Conclusion. The foregoing discussion is not to be taken as a defense of capitalism. It is not conceived in a spirit of defense of any particular form of economic society. Nor is it offered as in any way a refutation of the attacks of socialism. It is unsafe even to claim that one is scientific in method when such broad generalizations are being dealt with. But it is safe, and scientific as well, to apply a purely objective analysis to modes of behavior. Behavior with respect to the profit motive is an objective phenomenon. Viewing such an objective fact in light of what we know of psychology, history, and anthropology, we are bound to face the evolutionary character of profit behavior. The modes of behavior can and do change. This declaration above all others we can make bold to emphasize. This objective view of the processes of history in the field of profit making is indispensable to a realistic analysis of all propositions set forth by reformers and conservatives. It is the nugget of fact which underlies heresies as well as orthodoxies. No matter what opinions, creeds, and dogmas one may be drawn towards, this evolutionary aspect of profit behavior should be held in the forefront of reflection.

BIBLIOGRAPHY

EPSTEIN, R. C., System, October, 1924, p. 420 ff., and November, 1924, p. 565 ff.

FOSTER, W. T., Profit.

KING, W. I., Employment, Hours, and Earnings in Prosperity and Depression. KNIGHT, F. H., Risk, Uncertainty and Profit.

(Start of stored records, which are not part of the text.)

`src/rtl/core/oft_pkg.sv`:
```
// ----------------------------------------------------------------------------
// oft_pkg: option file tokenizer shared types
// Request structs, scanner state and character codes.
// ----------------------------------------------------------------------------
package oft_pkg;

	localparam int RBUF_DEPTH = 4;
	localparam int RBUF_AW    = $clog2(RBUF_DEPTH);
	localparam int MAX_RES    = 3;
	localparam int RES_NW     = $clog2(MAX_RES + 1);

	localparam logic [7:0] CH_NL    = 8'h0A;
	localparam logic [7:0] CH_SP    = 8'h20;
	localparam logic [7:0] CH_TAB   = 8'h09;
	localparam logic [7:0] CH_CR    = 8'h0D;
	localparam logic [7:0] CH_SLASH = 8'h2F;
	localparam logic [7:0] CH_STAR  = 8'h2A;
	localparam logic [7:0] CH_QUOTE = 8'h22;
	localparam logic [7:0] CH_BSL   = 8'h5C;

	localparam logic [1:0] KIND_VAR = 2'd0;
	localparam logic [1:0] KIND_VAL = 2'd1;
	localparam logic [1:0] KIND_EOI = 2'd2;

	typedef enum logic [2:0] {
		MODE_IDLE  = 3'd0,
		MODE_WORD  = 3'd1,
		MODE_QUOTE = 3'd2,
		MODE_BLOCK = 3'd3,
		MODE_LINE  = 3'd4
	} mode_t;

	typedef struct packed {
		logic [7:0] ch;
		logic       end_of_input;
	} chr_t;

	typedef struct packed {
		logic [1:0] kind;
		logic [7:0] token_byte;
		logic       byte_valid;
		logic       token_end;
	} tok_t;

	typedef struct packed {
		mode_t scan_mode;
		logic  expect_variable;
		logic  token_kind;
		logic  token_open;
		logic  slash_pending;
		logic  prev_backslash;
		logic  star_seen;
	} scan_t;

	localparam scan_t SCAN_RESET = '{
		scan_mode:       MODE_IDLE,
		expect_variable: 1'b1,
		token_kind:      1'b0,
		token_open:      1'b0,
		slash_pending:   1'b0,
		prev_backslash:  1'b0,
		star_seen:       1'b0
	};

endpackage

```
`src/rtl/core/oft_step.sv`:
```
// ----------------------------------------------------------------------------
// oft_step: scanner next-state logic
// Given the scanner state and one character request, produces the next
// state and up to three token requests.
// ----------------------------------------------------------------------------
module oft_step (
	input  oft_pkg::scan_t              cur,
	input  oft_pkg::chr_t               chr,
	output oft_pkg::scan_t              nxt,
	output oft_pkg::tok_t               res [oft_pkg::MAX_RES],
	output logic [oft_pkg::RES_NW-1:0]  res_n
);
	import oft_pkg::*;

	function automatic tok_t mk(input logic [1:0] k, input logic [7:0] b,
	                            input logic v, input logic e);
		tok_t t;
		t.kind       = k;
		t.token_byte = b;
		t.byte_valid = v;
		t.token_end  = e;
		return t;
	endfunction

	function automatic logic [1:0] kcode(input logic tk);
		return tk ? KIND_VAL : KIND_VAR;
	endfunction

	function automatic logic is_space(input logic [7:0] c);
		return (c == CH_SP) || (c >= CH_TAB && c <= CH_CR);
	endfunction

	logic [7:0] c;
	logic       do_word;

	always_comb begin
		c       = chr.ch;
		nxt     = cur;
		do_word = 1'b0;
		res_n   = '0;
		for (int i = 0; i < MAX_RES; i++) begin
			res[i] = '0;
		end

		if (chr.end_of_input) begin
			if (cur.slash_pending) begin
				if (!nxt.token_open) begin
					nxt.token_kind      = !nxt.expect_variable;
					nxt.expect_variable = 1'b0;
					nxt.token_open      = 1'b1;
				end
				res[res_n[1:0]] = mk(kcode(nxt.token_kind), CH_SLASH, 1'b1, 1'b0);
				res_n = res_n + RES_NW'(1);
			end
			if (nxt.token_open) begin
				res[res_n[1:0]] = mk(kcode(nxt.token_kind), 8'h00, 1'b0, 1'b1);
				res_n = res_n + RES_NW'(1);
			end
			res[res_n[1:0]] = mk(KIND_EOI, 8'h00, 1'b0, 1'b0);
			res_n = res_n + RES_NW'(1);
			nxt = SCAN_RESET;
		end else if (cur.slash_pending) begin
			nxt.slash_pending = 1'b0;
			if (c == CH_STAR || c == CH_SLASH) begin
				if (nxt.token_open) begin
					res[res_n[1:0]] = mk(kcode(nxt.token_kind), 8'h00, 1'b0, 1'b1);
					res_n = res_n + RES_NW'(1);
					nxt.token_open     = 1'b0;
					nxt.prev_backslash = 1'b0;
				end
				nxt.scan_mode = (c == CH_STAR) ? MODE_BLOCK : MODE_LINE;
				nxt.star_seen = 1'b0;
			end else begin
				if (!nxt.token_open) begin
					nxt.token_kind      = !nxt.expect_variable;
					nxt.expect_variable = 1'b0;
					nxt.token_open      = 1'b1;
					nxt.scan_mode       = MODE_WORD;
					nxt.prev_backslash  = 1'b0;
				end
				res[res_n[1:0]] = mk(kcode(nxt.token_kind), CH_SLASH, 1'b1, 1'b0);
				res_n = res_n + RES_NW'(1);
				do_word = 1'b1;
			end
		end else begin
			unique case (cur.scan_mode)
				MODE_WORD: begin
					do_word = 1'b1;
				end
				MODE_QUOTE: begin
					if (cur.prev_backslash) begin
						nxt.prev_backslash = 1'b0;
						res[res_n[1:0]] = mk(kcode(nxt.token_kind), c, 1'b1, 1'b0);
						res_n = res_n + RES_NW'(1);
					end else if (c == CH_BSL) begin
						nxt.prev_backslash = 1'b1;
					end else if (c == CH_QUOTE) begin
						res[res_n[1:0]] = mk(kcode(nxt.token_kind), 8'h00, 1'b0, 1'b1);
						res_n = res_n + RES_NW'(1);
						nxt.token_open     = 1'b0;
						nxt.scan_mode      = MODE_IDLE;
						nxt.prev_backslash = 1'b0;
					end else begin
						res[res_n[1:0]] = mk(kcode(nxt.token_kind), c, 1'b1, 1'b0);
						res_n = res_n + RES_NW'(1);
					end
				end
				MODE_BLOCK: begin
					if (cur.star_seen && c == CH_SLASH) begin
						nxt.scan_mode = MODE_IDLE;
						nxt.star_seen = 1'b0;
					end else begin
						nxt.star_seen = (c == CH_STAR);
					end
				end
				MODE_LINE: begin
					if (c == CH_NL) begin
						nxt.scan_mode       = MODE_IDLE;
						nxt.expect_variable = 1'b1;
					end
				end
				default: begin
					nxt.scan_mode = MODE_IDLE;
					if (is_space(c)) begin
						if (c == CH_NL) begin
							nxt.expect_variable = 1'b1;
						end
					end else if (c == CH_SLASH) begin
						nxt.slash_pending = 1'b1;
					end else begin
						nxt.token_kind      = !nxt.expect_variable;
						nxt.expect_variable = 1'b0;
						nxt.token_open      = 1'b1;
						nxt.prev_backslash  = 1'b0;
						if (c == CH_QUOTE) begin
							nxt.scan_mode = MODE_QUOTE;
						end else begin
							nxt.scan_mode = MODE_WORD;
							res[res_n[1:0]] = mk(kcode(nxt.token_kind), c, 1'b1, 1'b0);
							res_n = res_n + RES_NW'(1);
						end
					end
				end
			endcase
		end

		// character inside a word with no slash held
		if (do_word) begin
			if (is_space(c)) begin
				if (c == CH_NL && nxt.token_kind) begin
					nxt.expect_variable = 1'b1;
				end
				res[res_n[1:0]] = mk(kcode(nxt.token_kind), 8'h00, 1'b0, 1'b1);
				res_n = res_n + RES_NW'(1);
				nxt.token_open     = 1'b0;
				nxt.scan_mode      = MODE_IDLE;
				nxt.prev_backslash = 1'b0;
			end else if (c == CH_SLASH) begin
				nxt.slash_pending = 1'b1;
			end else begin
				res[res_n[1:0]] = mk(kcode(nxt.token_kind), c, 1'b1, 1'b0);
				res_n = res_n + RES_NW'(1);
			end
		end
	end

endmodule

```
`src/rtl/core/oft_rbuf.sv`:
```
// ----------------------------------------------------------------------------
// oft_rbuf: token request buffer
// Small register FIFO taking up to three requests per cycle when there is
// room and delivering one per cycle on the output channel unless stalled.
// ----------------------------------------------------------------------------
module oft_rbuf (
	input  logic                        clk,
	input  logic                        arst_n,
	input  logic                        wr_req,
	input  logic [oft_pkg::RES_NW-1:0]  wr_n,
	input  oft_pkg::tok_t               wr_data [oft_pkg::MAX_RES],
	output logic                        wr_ok,
	output logic                        valid,
	input  logic                        stall,
	output oft_pkg::tok_t               tok
);
	import oft_pkg::*;

	tok_t               mem_q [RBUF_DEPTH];
	logic [RBUF_AW-1:0] head_q;
	logic [RBUF_AW-1:0] tail_q;
	logic [RBUF_AW:0]   cnt_q;
	logic [RBUF_AW+1:0] free;
	logic               pop;
	logic               wr;

	assign valid = (cnt_q != '0);
	assign tok   = mem_q[head_q];
	assign pop   = valid && !stall;
	assign free  = (RBUF_AW+2)'(RBUF_DEPTH) - {1'b0, cnt_q} + {{(RBUF_AW+1){1'b0}}, pop};
	assign wr_ok = ((RBUF_AW+2)'(wr_n) <= free);
	assign wr    = wr_req && wr_ok;

	always_ff @(posedge clk) begin
		if (wr) begin
			for (int i = 0; i < MAX_RES; i++) begin
				if (RES_NW'(i) < wr_n) begin
					mem_q[tail_q + RBUF_AW'(i)] <= wr_data[i];
				end
			end
		end
	end

	always_ff @(posedge clk or negedge arst_n) begin
		if (!arst_n) begin
			head_q <= '0;
			tail_q <= '0;
			cnt_q  <= '0;
		end else begin
			if (pop) begin
				head_q <= head_q + RBUF_AW'(1);
			end
			if (wr) begin
				tail_q <= tail_q + RBUF_AW'(wr_n);
			end
			cnt_q <= cnt_q + (wr ? (RBUF_AW+1)'(wr_n) : '0) - (RBUF_AW+1)'(pop);
		end
	end

endmodule

```
`src/rtl/core/option_file_tokenizer_unit.sv`:
```
// ----------------------------------------------------------------------------
// option_file_tokenizer_unit: streaming option file tokenizer
// Skips whitespace and comments and streams token bytes tagged as
// variable or value, with end markers and an end-of-input request.
//
//   channel  dir  payload  handshake
//   chr      in   chr_t    chr_valid / chr_stall
//   tok      out  tok_t    tok_valid / tok_stall
//
// A character is registered in chr_s1, scanned from there, and its token
// requests (zero to three) land in a four-entry output FIFO. One character
// per clock is taken while each yields at most one request and tok is not
// stalled; tok moves one request per clock unless stalled, so items that
// yield more can fill the FIFO and stall chr. arst_n returns the scanner to
// between-tokens with a variable expected and empties the FIFO.
// ----------------------------------------------------------------------------
module option_file_tokenizer_unit (
	input  logic           clk,
	input  logic           arst_n,
	input  logic           chr_valid,
	output logic           chr_stall,
	input  oft_pkg::chr_t  chr,
	output logic           tok_valid,
	input  logic           tok_stall,
	output oft_pkg::tok_t  tok
);
	import oft_pkg::*;

	chr_t              chr_s1;
	logic              vld_s1;
	scan_t             scan_q;
	scan_t             scan_nxt;
	tok_t              res [MAX_RES];
	logic [RES_NW-1:0] res_n;
	logic              wr_ok;
	logic              proc;

	assign proc      = vld_s1 && wr_ok;
	assign chr_stall = vld_s1 && !wr_ok;

	always_ff @(posedge clk) begin
		if (!chr_stall && chr_valid) begin
			chr_s1 <= chr;
		end
	end

	always_ff @(posedge clk or negedge arst_n) begin
		if (!arst_n) begin
			vld_s1 <= 1'b0;
			scan_q <= SCAN_RESET;
		end else begin
			if (!chr_stall) begin
				vld_s1 <= chr_valid;
			end
			if (proc) begin
				scan_q <= scan_nxt;
			end
		end
	end

	oft_step u_step (
		.cur   (scan_q),
		.chr   (chr_s1),
		.nxt   (scan_nxt),
		.res   (res),
		.res_n (res_n)
	);

	oft_rbuf u_rbuf (
		.clk     (clk),
		.arst_n  (arst_n),
		.wr_req  (vld_s1),
		.wr_n    (res_n),
		.wr_data (res),
		.wr_ok   (wr_ok),
		.valid   (tok_valid),
		.stall   (tok_stall),
		.tok     (tok)
	);

endmodule

```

MARSHALL, ALFRED, Principles of Economics, edition of 1898, p. 397 ff.

NATIONAL BUREAU OF ECONOMIC RESEARCH, Income in the United States, Volumes I-II.

SEAGER, H. R., Principles of Economics, Chapters XI, XII.

SECRIST, H. L., Northwestern University Studies of Retail Clothing, especially Series II, Bulletin No. 9.

TAYLOR, F. M., Principles of Economics, Chapter XXXI.

VEBLEN, T., The Engineers and the Price System.

- The Theory of Business Enterprise.

CHAPTER XIV

PRINCIPLES OF CAPITAL AND INTEREST

Some Definitions and Distinctions.-Capital refers to that part of production which is not currently consumed. This excess of production over consumption accumulates over the years, and in spite of losses, wastage and depreciation, forms a growing stock of wealth. One form of capital is producers' goods, which includes all goods used in the production of further wealth, as for example, tools, machinery, buildings, railroads, raw materials. Another form of capital is durable consumers' goods, which includes all goods designed for consumption but which yield their uses to consumers only over a prolonged period of time, as for example, houses, automobiles, furniture. The economic system is characterized by a large equipment both of producers' goods and of durable consumers' goods, and it is this equipment which makes up the national stock of capital.

Interest is the price paid for the use of capital. Although interest is commonly quoted as a per cent or rate, this custom should not obscure the fact that interest is a price. As a price, interest is subject to certain influences of supply and demand, and under these market influences undergoes fluctuations and shows trends and movements in the same manner as any other price. Discount is a special form of interest, the chief distinction being that discount is interest deducted from the principal of the loan in advance, whereas interest proper is added to the principal at maturity.

In the everyday thought of the business man, capital is synonymous with money. The business man borrows money, figures interest as a rate on money, considers money "easy" when rates are low on the "money market" and "tight" when rates are high, and finally thinks of the borrowed money or credit as his business "capital." On second thought, however, it must be obvious that the real motive of the loan is not the money as an end in itself, but the money as a means of purchasing power over goods or property to be used in the conduct of business. What is actually borrowed is purchasing power over capital goods, and the amount of the money loan is gauged according to the amount of goods, services, and property which the business man requires for the furtherance of his productive enterprise. Clearly, then, if the money supply of a country were doubled, but there were no increase in the supply of those forms of property which are classed as capital, the mere money increase would not signify at all a capital increase. Much

confusion of thought can be avoided by keeping steadily in mind the distinction between dollars and capital goods.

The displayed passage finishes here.